子連れ家族のための温泉ポイント
- 温度★★★★☆ 泉質★★★★★ 湯温は適温、泉質は特に刺激なし
- 設備★★☆☆☆ 雰囲気★★★★★ 露天風呂の脱衣所は吹きさらしで赤ちゃん連れは辛いかも
子連れ家族のための温泉ポイント
六合村と書いて「くに村」と読む。
古事記・日本書紀に六合(くに)の記述がみえる。それを受けて明治三十三年に入山、小雨、太子、日影、赤岩、生須の六つの大字をあわせて、六合村と称した。
村は白砂川に沿った白砂渓谷ライン国道405号線を中心に広がり、長野や新潟の県境に接している。
この国道沿いの道を尻焼温泉方面に向かって通り過ぎるたびに、川の対岸に見える赤い屋根の温泉宿が気になっていた。
にも関わらずなかなか行かれずにいたのは、駐車場から徒歩でないとアクセスできないことと、立ち寄り入浴時間がたったの3時間と非常に短いことという二つの理由によるものだった。
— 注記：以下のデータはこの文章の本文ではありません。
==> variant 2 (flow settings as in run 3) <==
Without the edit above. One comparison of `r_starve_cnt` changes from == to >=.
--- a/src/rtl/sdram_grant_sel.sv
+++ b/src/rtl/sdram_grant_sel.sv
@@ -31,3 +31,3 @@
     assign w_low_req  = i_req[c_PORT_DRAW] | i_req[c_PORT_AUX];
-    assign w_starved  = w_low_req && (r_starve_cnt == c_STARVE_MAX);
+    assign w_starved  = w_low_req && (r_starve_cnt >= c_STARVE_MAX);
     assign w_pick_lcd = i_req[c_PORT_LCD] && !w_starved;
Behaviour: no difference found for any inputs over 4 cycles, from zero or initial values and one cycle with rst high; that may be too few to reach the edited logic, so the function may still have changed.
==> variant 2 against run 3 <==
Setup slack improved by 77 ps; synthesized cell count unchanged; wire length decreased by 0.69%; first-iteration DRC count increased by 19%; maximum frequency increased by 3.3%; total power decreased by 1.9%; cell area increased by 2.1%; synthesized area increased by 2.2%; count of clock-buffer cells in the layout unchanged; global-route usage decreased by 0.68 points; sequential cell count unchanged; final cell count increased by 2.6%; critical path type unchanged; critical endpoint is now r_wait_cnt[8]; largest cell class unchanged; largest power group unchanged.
==> src/rtl/display_scan_ctrl_if.sv <==
// Upstream/decoder-facing signal bundle for the multiplexed display scanner.
// The master side is the timekeeping logic; the slave side is the scan controller.
interface display_scan_ctrl_if #(
    parameter int unsigned NUM_DIGITS = 4
);
    logic                      enable;
    logic [4*NUM_DIGITS-1:0]   digits_in;
    logic                      load;
    logic                      lz_blank;
    logic [3:0]                dec_data;
    logic [NUM_DIGITS-1:0]     an_n;
    logic                      frame_start;
    logic                      load_ack;

    modport master (
        output enable, digits_in, load, lz_blank,
        input  dec_data, an_n, frame_start, load_ack
    );

    modport slave (
        input  enable, digits_in, load, lz_blank,
        output dec_data, an_n, frame_start, load_ack
    );
endinterface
幼児連れだとどうしても歩かなくても良い温泉に行きがちだ。
湯の平(ゆのたいら)温泉にほど近い「道の駅くに」の隣に、野反ライン山口という食事処がある。イノシシ焼肉の美味しいこの店は我が家のお気に入りで、このときも昼食をここで取っていた。
窓から見える青空に、急に露天風呂に入りたくなり野反ライン山口で相談したところ、駐車場のインターホンで相談すればその場で立ち寄り入浴が可能かどうか教えてもらえる。受付時間を過ぎていても大丈夫だろうと伺い、早速向かうことにした。
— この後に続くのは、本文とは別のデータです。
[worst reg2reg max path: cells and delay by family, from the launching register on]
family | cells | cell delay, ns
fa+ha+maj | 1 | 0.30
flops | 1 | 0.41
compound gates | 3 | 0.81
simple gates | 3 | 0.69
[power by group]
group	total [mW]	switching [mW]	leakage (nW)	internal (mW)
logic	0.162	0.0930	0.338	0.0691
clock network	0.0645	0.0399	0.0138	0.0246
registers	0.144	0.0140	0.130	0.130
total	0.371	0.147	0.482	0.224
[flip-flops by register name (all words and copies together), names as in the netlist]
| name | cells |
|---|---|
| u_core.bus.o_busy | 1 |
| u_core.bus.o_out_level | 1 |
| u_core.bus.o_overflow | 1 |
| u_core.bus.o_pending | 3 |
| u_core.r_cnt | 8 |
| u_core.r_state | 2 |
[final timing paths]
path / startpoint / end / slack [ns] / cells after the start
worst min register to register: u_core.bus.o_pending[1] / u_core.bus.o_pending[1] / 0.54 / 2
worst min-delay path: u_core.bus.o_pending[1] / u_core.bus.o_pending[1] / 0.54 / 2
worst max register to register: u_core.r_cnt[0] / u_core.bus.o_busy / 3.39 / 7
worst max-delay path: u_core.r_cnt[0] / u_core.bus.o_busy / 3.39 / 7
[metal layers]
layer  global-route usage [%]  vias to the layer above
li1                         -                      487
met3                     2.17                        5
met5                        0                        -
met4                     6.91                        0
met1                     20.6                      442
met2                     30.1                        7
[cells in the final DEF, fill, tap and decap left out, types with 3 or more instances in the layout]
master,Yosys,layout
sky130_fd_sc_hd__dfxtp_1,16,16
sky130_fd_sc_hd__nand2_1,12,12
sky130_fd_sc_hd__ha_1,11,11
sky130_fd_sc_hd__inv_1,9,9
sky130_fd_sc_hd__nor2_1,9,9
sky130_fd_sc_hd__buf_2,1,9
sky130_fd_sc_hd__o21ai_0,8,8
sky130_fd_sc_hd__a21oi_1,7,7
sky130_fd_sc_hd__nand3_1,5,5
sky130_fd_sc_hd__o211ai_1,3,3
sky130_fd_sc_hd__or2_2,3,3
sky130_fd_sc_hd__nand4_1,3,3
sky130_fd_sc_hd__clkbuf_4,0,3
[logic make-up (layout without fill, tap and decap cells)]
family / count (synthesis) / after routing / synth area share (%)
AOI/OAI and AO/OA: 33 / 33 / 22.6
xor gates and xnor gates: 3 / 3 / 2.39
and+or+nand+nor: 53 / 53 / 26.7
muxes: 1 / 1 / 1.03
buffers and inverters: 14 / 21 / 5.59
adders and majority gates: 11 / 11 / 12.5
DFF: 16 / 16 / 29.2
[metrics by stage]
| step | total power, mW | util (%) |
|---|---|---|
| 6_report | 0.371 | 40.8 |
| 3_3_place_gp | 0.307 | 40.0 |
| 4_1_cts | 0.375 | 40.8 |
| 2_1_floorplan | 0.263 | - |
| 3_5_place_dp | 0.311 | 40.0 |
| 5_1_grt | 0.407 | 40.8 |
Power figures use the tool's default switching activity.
湯の平の駐車場に着いて、教えられた通り一角にあるインターホンで確認すると、今日の日帰り入浴時間は過ぎているが、どうぞお入り下さいというありがたいお言葉。但し、露天風呂までは徒歩7分だそうだ。
歩きやすいが狭い、コンクリで固めた道が、ところどころ階段状になって谷底へ続いている。
左手へカーブすると、眼下にエメラルドグリーンの半分凍りついた白砂川。
やがて対岸に渡るための赤い吊り橋と、谷底の川岸に建てられた湯小屋が見えてきた。
遠めで見る感じ、川沿いのお風呂は秋田の大湯温泉阿部旅館にどことなく雰囲気が似ている。
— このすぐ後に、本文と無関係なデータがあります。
<file path="config.mk">
export PLATFORM = sky130hd
export DESIGN_NAME = elec_angle_reducer_flat
export DESIGN_NICKNAME = d
export VERILOG_FILES = /design/src/rtl/elec_angle_reducer_if.sv /design/src/rtl/elec_angle_reducer.sv /design/src/flat_wrapper.sv
export SDC_FILE = /design/constraint.sdc
export NUM_CORES = 1
export LEC_CHECK = 0
export ABC_AREA = 1
export BUFFER_PORTS_ARGS = -buffer_cell sky130_fd_sc_hd__buf_4
export CORE_MARGIN = 2
export CORE_UTILIZATION = 45
export DETAILED_ROUTE_END_ITERATION = 8
export PLACE_DENSITY = 0.69
export SLEW_MARGIN = 20
export SYNTH_ARGS = -nofsm -noshare
export SYNTH_HDL_FRONTEND = slang
export SYNTH_SLANG_ARGS = --single-unit
</file>
<file path="constraint.sdc">
create_clock -name clk -period 4.21 [get_ports clk]
set_input_delay 1.0525 -clock clk [delete_from_list [all_inputs] [get_ports clk]]
set_output_delay 1.0525 -clock clk [all_outputs]
set_load 0.1 [all_outputs]
</file>
<file path="src/rtl/elec_angle_reducer_if.sv">
// Stream bundle for the electrical-angle reducer: position in, reduced angle/sector out.
// Handshake: a word moves on a rising edge where valid and ready are both high; the
// producer holds valid and its data steady until that edge, and ready may depend on nothing upstream.
interface elec_angle_reducer_if #(
  parameter int WIDTH = 13
);
  logic [WIDTH-1:0] pos_in;
  logic             in_valid;
  logic             in_ready;
  logic [10:0]      elec_angle;
  logic [2:0]       pole_index;
  logic [2:0]       sector;
  logic [7:0]       sector_offset;
  logic             out_valid;
  logic             out_ready;

  modport master (
    output pos_in, in_valid, out_ready,
    input  in_ready, elec_angle, pole_index, sector, sector_offset, out_valid
  );

  modport slave (
    input  pos_in, in_valid, out_ready,
    output in_ready, elec_angle, pole_index, sector, sector_offset, out_valid
  );
endinterface

</file>
<file path="src/rtl/elec_angle_reducer.sv">
// Reduces a raw 13-bit position modulo one electrical cycle, then splits the angle into
// a six-step sector and offset using one restoring compare-subtract per clock.
module elec_angle_reducer #(
  parameter int WIDTH        = 13,
  parameter int CYCLE_TICKS  = 1170,
  parameter int SECTOR_TICKS = 195
) (
  input  logic                    clk,
  input  logic                    reset,
  elec_angle_reducer_if.slave     bus,
  output logic [2:0]              dbg_state
);

  typedef enum logic [2:0] {
    IDLE = 3'd0,
    R2   = 3'd1,
    R1   = 3'd2,
    R0   = 3'd3,
    S2   = 3'd4,
    S1   = 3'd5,
    S0   = 3'd6,
    DONE = 3'd7
  } state_t;

  // Divisor multiples sized to the full datapath width so 4680 is never truncated.
  localparam logic [WIDTH-1:0] K_R2 = WIDTH'(4 * CYCLE_TICKS);
  localparam logic [WIDTH-1:0] K_R1 = WIDTH'(2 * CYCLE_TICKS);
  localparam logic [WIDTH-1:0] K_R0 = WIDTH'(CYCLE_TICKS);
  localparam logic [WIDTH-1:0] K_S2 = WIDTH'(4 * SECTOR_TICKS);
  localparam logic [WIDTH-1:0] K_S1 = WIDTH'(2 * SECTOR_TICKS);
  localparam logic [WIDTH-1:0] K_S0 = WIDTH'(SECTOR_TICKS);

  state_t           state_q, state_d;
  logic [WIDTH-1:0] r_q, r_d;
  logic [10:0]      angle_q, angle_d;
  logic [2:0]       pole_q, pole_d;
  logic [2:0]       sector_q, sector_d;
  logic [7:0]       offset_q, offset_d;
  logic             out_valid_q, out_valid_d;
  logic             in_ready_q, in_ready_d;

  logic [WIDTH-1:0] step_k;
  logic             step_ge;
  logic [WIDTH-1:0] step_r;

  // One shared restoring step; only the divisor changes with the state.
  always_comb begin
    step_k = '0;
    case (state_q)
      R2:      step_k = K_R2;
      R1:      step_k = K_R1;
      R0:      step_k = K_R0;
      S2:      step_k = K_S2;
      S1:      step_k = K_S1;
      S0:      step_k = K_S0;
      default: step_k = '0;
    endcase
    step_ge = (r_q >= step_k);
    step_r  = step_ge ? (r_q - step_k) : r_q;
  end

  always_comb begin
    state_d     = state_q;
    r_d         = r_q;
    angle_d     = angle_q;
    pole_d      = pole_q;
    sector_d    = sector_q;
    offset_d    = offset_q;
    out_valid_d = out_valid_q;
    case (state_q)
      IDLE: begin
        if (bus.in_valid) begin
          r_d      = bus.pos_in;
          pole_d   = '0;
          sector_d = '0;
          state_d  = R2;
        end
      end
      R2: begin
        r_d       = step_r;
        pole_d[2] = step_ge;
        state_d   = R1;
      end
      R1: begin
        r_d       = step_r;
        pole_d[1] = step_ge;
        state_d   = R0;
      end
      R0: begin
        r_d       = step_r;
        pole_d[0] = step_ge;
        angle_d   = step_r[10:0];
        state_d   = S2;
      end
      S2: begin
        r_d         = step_r;
        sector_d[2] = step_ge;
        state_d     = S1;
      end
      S1: begin
        r_d         = step_r;
        sector_d[1] = step_ge;
        state_d     = S0;
      end
      S0: begin
        r_d         = step_r;
        sector_d[0] = step_ge;
        offset_d    = step_r[7:0];
        out_valid_d = 1'b1;
        state_d     = DONE;
      end
      DONE: begin
        if (bus.out_ready) begin
          out_valid_d = 1'b0;
          state_d     = IDLE;
        end
      end
      default: state_d = IDLE;
    endcase
    in_ready_d = (state_d == IDLE);
  end

  always_ff @(posedge clk or posedge reset) begin
    if (reset) begin
      state_q     <= IDLE;
      r_q         <= '0;
      angle_q     <= '0;
      pole_q      <= '0;
      sector_q    <= '0;
      offset_q    <= '0;
      out_valid_q <= 1'b0;
      in_ready_q  <= 1'b1;
    end else begin
      state_q     <= state_d;
      r_q         <= r_d;
      angle_q     <= angle_d;
      pole_q      <= pole_d;
      sector_q    <= sector_d;
      offset_q    <= offset_d;
      out_valid_q <= out_valid_d;
      in_ready_q  <= in_ready_d;
    end
  end

  assign bus.in_ready      = in_ready_q;
  assign bus.elec_angle    = angle_q;
  assign bus.pole_index    = pole_q;
  assign bus.sector        = sector_q;
  assign bus.sector_offset = offset_q;
  assign bus.out_valid     = out_valid_q;
  assign dbg_state         = state_q;

endmodule

</file>
<file path="src/flat_wrapper.sv">
// flat-port wrapper written by rule: the top's interface ports become plain ports
module elec_angle_reducer_flat 
#(
  parameter int WIDTH        = 13,
  parameter int CYCLE_TICKS  = 1170,
  parameter int SECTOR_TICKS = 195
)
  (clk, reset, dbg_state, bus_pos_in, bus_in_valid, bus_out_ready, bus_in_ready, bus_elec_angle, bus_pole_index, bus_sector, bus_sector_offset, bus_out_valid);
  elec_angle_reducer_if #(.WIDTH(WIDTH)) bus_i ();
  input  logic clk;
  input  logic reset;
  output logic [2:0] dbg_state;
  input wire logic [$bits(bus_i.pos_in)-1:0] bus_pos_in;
  input wire logic [$bits(bus_i.in_valid)-1:0] bus_in_valid;
  input wire logic [$bits(bus_i.out_ready)-1:0] bus_out_ready;
  output wire logic [$bits(bus_i.in_ready)-1:0] bus_in_ready;
  output wire logic [$bits(bus_i.elec_angle)-1:0] bus_elec_angle;
  output wire logic [$bits(bus_i.pole_index)-1:0] bus_pole_index;
  output wire logic [$bits(bus_i.sector)-1:0] bus_sector;
  output wire logic [$bits(bus_i.sector_offset)-1:0] bus_sector_offset;
  output wire logic [$bits(bus_i.out_valid)-1:0] bus_out_valid;
  assign bus_i.pos_in = bus_pos_in;
  assign bus_i.in_valid = bus_in_valid;
  assign bus_i.out_ready = bus_out_ready;
  assign bus_in_ready = bus_i.in_ready;
  assign bus_elec_angle = bus_i.elec_angle;
  assign bus_pole_index = bus_i.pole_index;
  assign bus_sector = bus_i.sector;
  assign bus_sector_offset = bus_i.sector_offset;
  assign bus_out_valid = bus_i.out_valid;
  elec_angle_reducer #(.WIDTH(WIDTH), .CYCLE_TICKS(CYCLE_TICKS), .SECTOR_TICKS(SECTOR_TICKS)) u_core (.clk(clk), .reset(reset), .bus(bus_i), .dbg_state(dbg_state));
endmodule
</file>
Word-level counts from Yosys, hierarchy flattened:

Cells that the tools add are included.

* register bits: 43
* input port bits: 17
* output and inout bits: 30
* logic and storage cells: 61

* add/subtract/negate cells: 1
* $lt $le $gt $ge: 1
* equality and inequality tests: 10
* mux-type cells: 16
* reductions and logical operators: 20

Operators by type and width (number)
* 13-bit case mux with 6 select lines: 1
* 13-bit 2-to-1 mux: 2
* 13-bit case mux with 2 select lines: 1
* 3-bit case mux with 8 select lines: 1
* 2-bit AND reduction: 8
* 2-bit nonzero test: 8
* 1-bit case mux with 2 select lines: 7
* 13-bit greater-or-equal comparator: 1
* 13-bit subtractor: 1
* 3-bit equality test (second input constant): 4
* 3-bit 2-to-1 mux: 3
* 3-bit by 2-bit equality test with 1-bit output (second input constant): 2
* 3-bit zero test: 2
* 6-bit OR reduction: 1
* 2-bit inequality test (second input constant): 2
* 3-bit by 1-bit equality test with 1-bit output (second input constant): 1
* 3-bit AND reduction: 1
* 2-bit by 1-bit inequality test with 1-bit output (second input constant): 1
* 1-bit 2-to-1 mux: 1

Longest topological paths before layout:

Gate-level depths: netlist of run 1.

* depth after elaboration: 5
* mapped depth: 20
* gate-level depth less buffers: 19

Worst setup path after synthesis of run 1:

OpenSTA, ideal clock, no wires.

* path type: register to register
* from: reg u_core.state_q[2], in the netlist u_core.dbg_state[2]
* to: reg u_core.angle_q[7], in the netlist u_core.bus.elec_angle[7]
* library setup time: 0.120 ns
* arrival: 3.444 ns
* data required time: 4.090 ns
* setup slack: 0.646 ns
* cell stages (with the launch flop): 17
* period minus slack after synthesis: 3.564 ns
* path through: dfrtp_1 > inv_1 > nor2_1 > inv_1 > clkbuf_1 > nand3_1 > inv_1 > ha_1 > nand2_1 > inv_1 > nand2_1 > nand2_1 > a21oi_4 > nand3_4 > or2_2 > nand3_1 > nand2_1

* word-level cells in the longest chain between the ends: 4

RTL lines
* start, declared: line elec_angle_reducer.sv:33 `state_t state_q, state_d;`
* start signal, assigned: line elec_angle_reducer.sv:134 `state_q <= state_d;`
* 3-bit equality test, or another cell as far along: line elec_angle_reducer.sv:49 `case (state_q)`
* 13-bit case mux with 6 select lines: line elec_angle_reducer.sv:49
* 13-bit subtractor or 13-bit greater-or-equal comparator (tied branches): line elec_angle_reducer.sv:59, elec_angle_reducer.sv:58
* 13-bit 2-to-1 mux: line elec_angle_reducer.sv:59 `step_r = step_ge ? (r_q - step_k) : r_q;`
* end signal, assigned: line elec_angle_reducer.sv:136 `angle_q <= angle_d;`
* end, declared: line elec_angle_reducer.sv:35 `logic [10:0] angle_q, angle_d;`

Several ways; a longest one is shown, not always the timed one. The select of a mux whose other input is x is not followed.
A chain may end at the register's enable or synchronous reset.

Final worst setup path of run 1:

* from: reg u_core.state_q[2], in the netlist u_core.dbg_state[2]
* to: reg u_core.angle_q[6], in the netlist u_core.bus.elec_angle[6]

The elaborated chain is that of the path after synthesis.

==> results by group, run 1 <==
Status
  • Outcome: finished clean

Critical path
  • CP required: 4.45 ns
  • Worst Setup End Kind: flop
  • Setup Crit Path Kind: reg2reg
  • Delay of the slowest critical-path stage: 0.45 ns
  • Cell family with most CP delay: buffers and inverters
  • Crit path arrival time: 3.65 ns
  • Startpoint Class: flop
  • Worst path bufs/invs: 6
  • Crit-path slowest cell: dfrtp_1
  • Critical path, cell by cell: inv_1 -> nor2_1 -> buf_4 -> inv_1 -> nand3_1 -> inv_1 -> ha_1 -> nand2_1 -> inv_1 -> nand2_1 -> nand2_1 -> a21oi_4 -> nand3_4 -> inv_1 -> nand2_1 -> nand2_1 -> nand2_1 -> nand2_1
  • Cell mode on critical path: nand2_1
  • CP max FO: 23

Logic synthesis
  • Post-Syn Instances: 406
  • Syn. warnings: 0
  • Synth area leader: dfrtp_1
  • Library cells used by synthesis: 36
  • Synthesized area: 2860 um^2
  • Mapped Nets: 438
  • Synth Register Bits: 43
  • Post-Syn Area per Cell: 7.04 um^2
  • Share of the synthesized area in the top cell type: 36.7%
  • Top post-synthesis cells by area: dfrtp_1 (37%), nand2_1 (19%), inv_1 (7.2%)
  • Sequential-to-total area share from yosys stat: 37.7%

Floorplan
  • Die W: 83.7 um
  • Num rows: 29
  • Total core area: 6240 um^2
  • Io pins: 47
  • Vert. Die Dim: 83.7 um
  • Die area: 7010 um^2
  • Initial Util: 45.8%

Timing
  • Final Max Slew Viols: 0
  • RSZ-0062 raised after global routing: no
  • Setup TNS: 0 ns
  • Fin crit share: 81.0%
  • Max Clk Rate: 293 MHz
  • Relative slew slack: 63.0%
  • Clock Skew: 0.00833 ns
  • Final setup fails: 0
  • Slew of the pin with the lowest slew margin: 0.555 ns
  • Final Hold Vio Count: 0
  • Fin crit period: 3.41 ns

Worst hold path
  • Hold crit path type: reg2reg

Cells and area
  • Share of cells above drive strength 1: 15.5%
  • Most common cell after layout, fill and taps aside: nand2_1
  • Post-route cell area: 3400 um^2
  • Most frequent cells in the layout: nand2_1 (144), inv_1 (55), buf_4 (49)
  • N_diodes: 0
  • Layout Nets: 488
  • Area Growth Syn to Fin: 18.7%

Clock tree
  • CTS sink cnt: 43
  • CTS Root Cell: clkbuf_8
  • TritonCTS buffer count: 5
  • CTS tree: built
  • Post-CTS Setup Bufs: 0
  • CTS hold repair buffers: 0
  • CTS resizes: 0
  • Clock buffer depth: 2
  • CTS H-tree lvls: 2
  • Clock-pin slew on the worst setup and hold paths: 0.09 ns
  • Worst skew pair latency: 0.30 ns

Place
  • I/O Buffers: 46
  • DP Area: 3280 um^2
  • Dpl hpwl: 6150 um
  • Routability cong.: 0.939

Route
  • Vias: 2727
  • Routed Antenna Nets: 0
  • Routed vias/inst: 5.11
  • Drt pass-1 iters: 4
  • Drt drc: 0
  • First DRT Iteration DRCs: 170
  • Detailed-route wire length per cell: 14.4 um
  • Total Routed Length: 7680 um

GRT
  • Pin count of the biggest net entering global routing: 44
  • First-pass GRT wire length: 12600 um
  • GRT Util Overall: 22.6%
  • Initial antenna violation count: 0
  • Number of global-route vias before repair: 2575
  • Grt total ovfl: 0

Run
  • Maxcap violations: 0
## tightest hold or removal path, stage by stage (launching register included)
cell	delay, ns
dfrtp_1	0.35
nand2_1	0.06
nand2_1	0.06
## per-stage QoR
step                utilization (%)  hold WS (ns)  setup slack (ns)  std cells
finish                         54.4         0.488             0.798        534
detailed placement             52.6         0.467             0.819        526
CTS                            54.4         0.489             0.805        534
floorplan                         -         0.477             0.646        406
global placement               52.6         0.466             0.964        526
global route                   54.4         0.510             0.459        534
## cells by family (layout without fill, tap and decap cells)
group           Yosys count  in the layout  synth area share [%]
fa+ha+maj                15             15                  6.82
xor+xnor                  7              7                  2.14
simple gates            233            233                  35.5
buf+inv                  64            115                  9.06
flops                    43             43                  37.7
compound gates           44             44                  8.84
## routing by layer
metal	part of all wire (%)	wire length, um	GRT usage [%]
met5	0	0	0
met4	1.3	96	6.16
met3	4.6	353	2.57
met2	48	3710	38.3
met1	46	3510	30.8
## sequential cells by signal (all words and copies together) (netlist names)
register,flops
u_core.bus.in_ready,1
u_core.r_q,13
u_core.bus.elec_angle,11
u_core.bus.pole_index,3
u_core.bus.sector,3
u_core.dbg_state,3
u_core.bus.out_valid,1
u_core.bus.sector_offset,8
## cells in the mapped netlist
master    count
o21bai_1      1
nand4_4       1
buf_6         2
nand3b_1      2
clkinv_1      1
o22ai_1       2
nand3_1      30
nor2_4        1
clkbuf_1      2
dfstp_2       1
a21oi_1       6
a31oi_1       3
nand3_4       1
xor2_1        3
inv_2         2
o21ai_1       9
buf_1         1
nor3_1        1
nand2_4       1
fa_1          1
nand2_2       2
o21a_1        1
o21ai_0      17
inv_1        55
a22oi_1       4
a21oi_4       1
ha_1         14
or2_2         1
and2_4        1
nand2_1     144
xnor2_1       4
nor2_2        2
nand4_1      12
nor2_1       34
dfrtp_1      42
buf_4         1
## worst paths after layout
check	startpoint	to	slack, ns	depth (start not counted)
hold / removal	u_core.bus.elec_angle[10]	u_core.bus.elec_angle[10]	0.49	2
max in group asynchronous	reset	u_core.bus.pole_index[0]	2.93	3
setup / recovery	u_core.dbg_state[2]	u_core.bus.elec_angle[6]	0.80	18
setup reg to reg	u_core.dbg_state[2]	u_core.bus.elec_angle[6]	0.80	18
hold reg to reg	u_core.bus.elec_angle[10]	u_core.bus.elec_angle[10]	0.49	2
min in group asynchronous	reset	u_core.bus.elec_angle[0]	0.89	3
## area by class of cell
class | instances | area [um^2]
Tap cell | 77 | 96.3
Timing Repair Buffer | 49 | 368
Inverter | 58 | 218
Clock inverter | 3 | 43.8
Multi-Input combinational cell | 299 | 1520
Fill cell | 634 | 2850
Clock buffer | 5 | 68.8
Sequential cell | 43 | 1080
Power of run 1 is not shown: default switching activity piles up to over one toggle a cycle in this logic, so the estimate is an artifact.
==> run 2, diff against run 1 <==
- clock period: 4.21 -> 3.6 ns (I/O delays scaled with it)
==> run 2 against run 1 <==
  * Cell count grew 0.37%
  * Wire length decreased by 2.2%
  * Fmax is 14% higher
  * Highest routed layer unchanged
==> results by group, run 2 (synthesized netlist as in run 1, its figures left out) <==
Critical path
  • CP required: 3.84 ns
  • Startpoint Class: flop
  • Worst Setup End Kind: flop
  • Reg-to-reg endpoint: u_core.r_q[6]
  • Crit path arrival time: 3.23 ns
  • Setup Crit Path Kind: reg2reg
  • Reg2reg setup slack: 0.61 ns
  • CP max FO: 23
  • R2R Path Start: u_core.dbg_state[2]
  • Register-to-Register Path Depth: 18
  • Critical path origin: u_core.dbg_state[2]
  • Crit path capture: u_core.r_q[6]

Floorplan
  • Num rows: 29
  • Initial Util: 45.8%
  • Die area: 7010 um^2
  • Die W: 83.7 um
  • Io pins: 47
  • Total core area: 6240 um^2
  • Vert. Die Dim: 83.7 um

Timing
  • Final Max Slew Viols: 0
  • Clock Skew: 0.00657 ns
  • Setup TNS: 0 ns
  • Fin crit period: 2.99 ns
  • Final Hold Vio Count: 0
  • RSZ-0062 raised after global routing: no
  • Relative slew slack: 62.8%
  • Final setup fails: 0
  • Fin crit share: 83.1%
  • Slew of the pin with the lowest slew margin: 0.558 ns
  • Max Clk Rate: 334 MHz
  • Min Hold Slack: 0.492 ns

Clock tree
  • CTS hold repair buffers: 0
  • CTS resizes: 0
  • CTS Root Cell: clkbuf_8
  • Clock buffer depth: 2
  • TritonCTS buffer count: 5
  • CTS sink cnt: 43
  • Worst skew pair latency: 0.30 ns
  • CTS tree: built
  • Clock-pin slew on the worst setup and hold paths: 0.09 ns
  • Post-CTS Setup Bufs: 0
  • CTS H-tree lvls: 2

Route
  • Routed vias/inst: 5.11
  • Drt pass-1 iters: 5
  • Vias: 2738
  • Routed Antenna Nets: 0
  • Detailed-route wire length per cell: 14.0 um
  • Total Routed Length: 7510 um
  • First DRT Iteration DRCs: 260
  • Drt drc: 0

GRT
  • Grt total ovfl: 0
  • Initial antenna violation count: 0
  • Number of global-route vias before repair: 2625
  • GRT Util Overall: 22.6%
  • First-pass GRT wire length: 12800 um
  • Pin count of the biggest net entering global routing: 44

Cells and area
  • Number of fill cells: 640
  • Reg area: 1080 um^2
  • N_diodes: 0
  • Max reg flops: 13
  • Most common cell after layout, fill and taps aside: nand2_1
  • Reg with most FFs: u_core.r_q
  • Most frequent cells in the layout: nand2_1 (144), inv_1 (55), buf_4 (51)
  • Footprint of the multi-input gates: 1520 um^2
  • Area Growth Syn to Fin: 19.9%
  • Layout Nets: 490
  • Share of cells above drive strength 1: 15.7%

Worst hold path
  • Hold crit path type: reg2reg
  • Hold_sp: u_core.bus.elec_angle[5]

Run
  • Maxcap violations: 0

Place
  • I/O Buffers: 46
  • Dpl hpwl: 5970 um
  • Routability cong.: 0.892

Status
  • Outcome: finished clean
==> run 2: worst min-delay path by stage <==
stage | end | slack, ns | cells after the start
floorplan | u_core.r_q[9] | 0.48 | 2
global placement | u_core.bus.elec_angle[1] | 0.47 | 2
detailed placement | u_core.bus.sector_offset[5] | 0.47 | 2
CTS | u_core.bus.sector_offset[5] | 0.50 | 2
global route | u_core.bus.sector_offset[1] | 0.52 | 2
finish | u_core.bus.elec_angle[5] | 0.49 | 2
==> run 2: per-layer routing <==
layer | track usage [%] | wire (um) | up-vias | share of wire [%]
met5 | 0 | 0 | - | 0
met4 | 7.77 | 193 | 0 | 2.6
met3 | 3.07 | 416 | 16 | 5.5
met2 | 35.6 | 3400 | 81 | 45
met1 | 32.1 | 3500 | 1236 | 47
li1 | - | - | 1405 | -
==> run 2: stage by stage <==
step                utilization [%]  worst slack [ns]  cell area (um^2)  std cells
CTS                            55.0             0.611              3430        536
finish                         55.0             0.608              3430        536
detailed placement             52.8             0.633              3300        528
global route                   55.0             0.215              3430        536
global placement               52.8             0.750              3300        528
floorplan                         -            0.0360              2860        406
==> run 2: worst max-delay path: stages (launching register included) <==
cell     delay, ns
dfrtp_1       0.43
inv_1         0.14
nor2_1        0.16
inv_1         0.05
buf_4         0.18
nand3_1       0.13
inv_1         0.08
ha_1          0.35
nand2_1       0.11
inv_1         0.05
nand2_1       0.06
nand2_1       0.09
a21oi_4       0.25
nand3_4       0.27
inv_1         0.27
nand2_1       0.08
nand2_1       0.11
nand2_1       0.06
nand2_1       0.07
吊り橋を渡ると、分かれ道。右手が旅館で左手が露天風呂への近道らしい。パパは料金を払いに旅館棟へ一人で行ってくるから、先に子供たちを連れてお風呂に下りていてくれと言った。
今朝の尻焼温泉に続き、今回もまた貸切状態だ。
誰も先客がいない。
脱衣所は屋根がついて木の床は一段高くなっているが、吹きさらしで脱衣籠があるだけ。
お風呂は男湯はひとつだが、女湯は二つに分かれている。
ちょっと熱めで、川がよく見える。今日の露天風呂はどちらも湯船から立ち上がらなくてもそのまま雪の積もった渓流が手に取るように見える。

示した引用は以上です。